NDIS and the lived experience of psychosocial disability for people presenting to the emergency department (ED) (In Progress)

Mind Australia and the University of South Australia have partnered on a PhD research project where Mind is sponsoring Heather McIntyre, a Lived Experience research candidate, in her PhD. Heather’s project is titled “NDIS and the lived experience of psychosocial disability for people presenting to the emergency department (ED): A mixed methods co-enquiry study”. 

The research found that NDIS participants often receive inadequate care within emergency departments, and they are discharged from emergency departments without proper treatment due to a major disconnect with the NDIS. Emergency departments and NDIS providers must acquire further skills and service capacities to provide supportive, overlapping care and decrease distress for people with psychosocial disabilities. The voices of people with a psychosocial disability with an NDIS plan are clear that emergency departments must learn how to build trust, how to really listen and provide safe, low-sensory environments. 

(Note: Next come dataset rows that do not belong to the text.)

File: src/rtl/dac_seg_sequencer.sv
// Sequencer for the segmented current-steering DAC driver: power-up/down, supply-fault
// shutdown, code handshake, saturation, binary/thermometer split and DWA unit rotation.
module dac_seg_sequencer #(
   parameter int WAKE_CYCLES = 16,
   parameter int NBIN        = 7,
   parameter int NTHERM      = 17,
   parameter int CODE_W      = 12
) (
   input  logic              clk,
   input  logic              rstb,
   input  logic              enable,
   input  logic              supply_ok,
   input  logic              dwa_en,
   input  logic [CODE_W-1:0] code,
   input  logic              code_valid,
   output logic              code_ready,
   output logic              pdb,
   output logic [NBIN-1:0]   datain,
   output logic [NBIN-1:0]   datainb,
   output logic [NTHERM-1:0] datatherm,
   output logic [NTHERM-1:0] datathermb,
   output logic [1:0]        state,
   output logic              sat,
   output logic              fault
);

   localparam int MAX_CODE = NTHERM * (2 ** NBIN) + (2 ** NBIN) - 1;
   localparam int K_W      = $clog2(NTHERM + 1);
   localparam int P_W      = $clog2(NTHERM);
   localparam int CNT_W    = $clog2(WAKE_CYCLES + 1);

   typedef enum logic [1:0] {
      ST_OFF  = 2'b00,
      ST_WAKE = 2'b01,
      ST_RUN  = 2'b10
   } state_t;

   function automatic logic [CODE_W-1:0] sat_code(input logic [CODE_W-1:0] c);
      if (c > CODE_W'(MAX_CODE)) return CODE_W'(MAX_CODE);
      return c;
   endfunction

   // k consecutive units starting at unit p, wrapping modulo NTHERM
   function automatic logic [NTHERM-1:0] therm_fill(input logic [K_W-1:0] k,
                                                    input logic [P_W-1:0] p);
      logic [NTHERM-1:0]   m;
      logic [2*NTHERM-1:0] r;
      for (int i = 0; i < NTHERM; i++) m[i] = (i < int'(k));
      r = {m, m} << p;
      return r[2*NTHERM-1:NTHERM];
   endfunction

   function automatic logic [P_W-1:0] ptr_adv(input logic [P_W-1:0] p,
                                              input logic [K_W-1:0] k);
      logic [K_W:0] s;
      s = (K_W+1)'(p) + (K_W+1)'(k);
      if (s >= (K_W+1)'(NTHERM)) s = s - (K_W+1)'(NTHERM);
      return P_W'(s);
   endfunction

   state_t             state_r, state_nxt;
   logic [CNT_W-1:0]   cnt, cnt_nxt;
   logic               fault_nxt;
   logic               ok_m, ok_s;
   logic [P_W-1:0]     ptr;

   logic [CODE_W-1:0]  code_p0;
   logic               dwa_p0;
   logic               vld_p0;
   logic [CODE_W-1:0]  c_p0;
   logic [K_W-1:0]     k_p0;
   logic [NTHERM-1:0]  therm_p0;

   assign state      = state_r;
   assign code_ready = (state_r == ST_RUN);

   always_ff @(posedge clk or negedge rstb) begin
      if (!rstb) begin
         ok_m    <= 1'b0;
         ok_s    <= 1'b0;
         state_r <= ST_OFF;
         cnt     <= '0;
         fault   <= 1'b0;
      end else begin
         ok_m    <= supply_ok;
         ok_s    <= ok_m;
         state_r <= state_nxt;
         cnt     <= cnt_nxt;
         fault   <= fault_nxt;
      end
   end

   // Supply loss outranks a dropped enable so the fault is always recorded
   always_comb begin
      state_nxt = state_r;
      cnt_nxt   = cnt;
      fault_nxt = fault;
      case (state_r)
         ST_OFF: begin
            cnt_nxt = '0;
            if (!enable) fault_nxt = 1'b0;
            if (enable && ok_s && !fault) state_nxt = ST_WAKE;
         end
         ST_WAKE, ST_RUN: begin
            if (!ok_s) begin
               state_nxt = ST_OFF;
               fault_nxt = 1'b1;
               cnt_nxt   = '0;
            end else if (!enable) begin
               state_nxt = ST_OFF;
               cnt_nxt   = '0;
            end else if (state_r == ST_WAKE) begin
               if (cnt == CNT_W'(WAKE_CYCLES - 1)) begin
                  state_nxt = ST_RUN;
                  cnt_nxt   = '0;
               end else begin
                  cnt_nxt = cnt + 1'b1;
               end
            end
         end
         default: begin
            state_nxt = ST_OFF;
            cnt_nxt   = '0;
         end
      endcase
   end

   // Stage p0: accepted code
   always_ff @(posedge clk) begin
      if (code_valid && code_ready) begin
         code_p0 <= code;
         dwa_p0  <= dwa_en;
      end
   end

   always_comb begin
      c_p0     = sat_code(code_p0);
      k_p0     = K_W'(c_p0 >> NBIN);
      therm_p0 = therm_fill(k_p0, dwa_p0 ? ptr : '0);
   end

   // Stage p1: driver outputs, true and complement from the same flops
   always_ff @(posedge clk or negedge rstb) begin
      if (!rstb) begin
         vld_p0     <= 1'b0;
         ptr        <= '0;
         pdb        <= 1'b0;
         datain     <= '0;
         datainb    <= '1;
         datatherm  <= '0;
         datathermb <= '1;
         sat        <= 1'b0;
      end else begin
         pdb    <= (state_nxt != ST_OFF);
         vld_p0 <= code_valid && code_ready && (state_nxt != ST_OFF);
         if (state_nxt == ST_OFF) begin
            ptr        <= '0;
            datain     <= '0;
            datainb    <= '1;
            datatherm  <= '0;
            datathermb <= '1;
            sat        <= 1'b0;
         end else if (vld_p0) begin
            datain     <= c_p0[NBIN-1:0];
            datainb    <= ~c_p0[NBIN-1:0];
            datatherm  <= therm_p0;
            datathermb <= ~therm_p0;
            sat        <= (code_p0 > CODE_W'(MAX_CODE));
            if (dwa_p0) ptr <= ptr_adv(ptr, k_p0);
         end
      end
   end

endmodule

Read more about the research project findings in peer-reviewed publications here:

Exploring the personal, programmatic and market barriers to choice in the NDIS for people with psychosocial disability (2022)

Mind Australia, in partnership with Deakin University, interviewed 22 individuals with psychosocial disability who are recipients of individual funding packages in three National Disability Insurance Scheme (NDIS) trial sites across Australia. This research involved examining the policy and assumptions of choice under the NDIS, as well as the experience of undertaking choice through individualised funding arrangements which position people with psychosocial disability as consumers in a market-place of service provision. 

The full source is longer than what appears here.